DOI Documentation Status

DoubletDetection is a Python3 package to detect doublets (technical errors) in single-cell RNA-seq count matrices.

Installing DoubletDetection

git clone https://github.com/JonathanShor/DoubletDetection.git
cd DoubletDetection
pip3 install .

If you are using pipenv as your virtual environment, it may struggle installing from the setup.py due to our custom Phenograph requirement. If so, try the following in the cloned repo:

pipenv run pip3 install .

Running DoubletDetection

To run basic doublet classification:

import doubletdetection
clf = doubletdetection.BoostClassifier()
# raw_counts is a cells by genes count matrix
labels = clf.fit(raw_counts).predict()
  • raw_counts is a scRNA-seq count matrix (cells by genes), and is array-like
  • labels is a 1-dimensional numpy ndarray with the value 1 representing a detected doublet, 0 a singlet, and np.nan an ambiguous cell.

The classifier works best when

  • There are several cell types present in the data
  • It is applied individually to each run in an aggregated count matrix

In v2.5 we have added a new experimental clustering method (scanpy's Louvain clustering) that is much faster than phenograph.
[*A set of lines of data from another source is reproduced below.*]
## config.mk

```make
export PLATFORM = sky130hd
export DESIGN_NAME = gate_ovr_ctrl
export DESIGN_NICKNAME = d
export VERILOG_FILES = /design/src/rtl/gate_ovr_pkg.sv /design/src/rtl/gate_ovr_sync.sv /design/src/rtl/gate_ovr_qual.sv /design/src/rtl/gate_ovr_sdreg.sv /design/src/rtl/gate_ovr_ctrl.sv
export SDC_FILE = /design/constraint.sdc
export NUM_CORES = 1
export LEC_CHECK = 0
export ABC_CLOCK_PERIOD_IN_PS = 2300
export CAP_MARGIN = 40
export CORE_MARGIN = 3
export CORE_UTILIZATION = 52
export DETAILED_ROUTE_END_ITERATION = 12
export GPL_ROUTABILITY_DRIVEN = 0
export GPL_TIMING_DRIVEN = 0
export PLACE_DENSITY = 0.78
export SETUP_SLACK_MARGIN = 0.05
export SYNTH_ARGS = -nofsm -noshare
export SYNTH_HDL_FRONTEND = slang
export SYNTH_HIERARCHICAL = 1
export SYNTH_SLANG_ARGS = --single-unit
```

## constraint.sdc

```tcl
create_clock -name clk -period 2.3 [get_ports clk]
set_input_delay 0.46 -clock clk [delete_from_list [all_inputs] [get_ports clk]]
set_output_delay 0.46 -clock clk [all_outputs]
set_load 0.005 [all_outputs]
```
We are still validating results from this new clustering. Please see the notebook below for an example of using this new feature.

See our jupyter notebook for an example on 8k PBMCs from 10x.

Obtaining data

Data can be downloaded from the 10x website.

Citations

bioRxiv submission and journal publication expected in the coming months. Please use the following for now:

Gayoso, Adam, & Shor, Jonathan. (2018, July 17). DoubletDetection (Version v2.4). Zenodo. http://doi.org/10.5281/zenodo.2678042

This project is licensed under the terms of the MIT license.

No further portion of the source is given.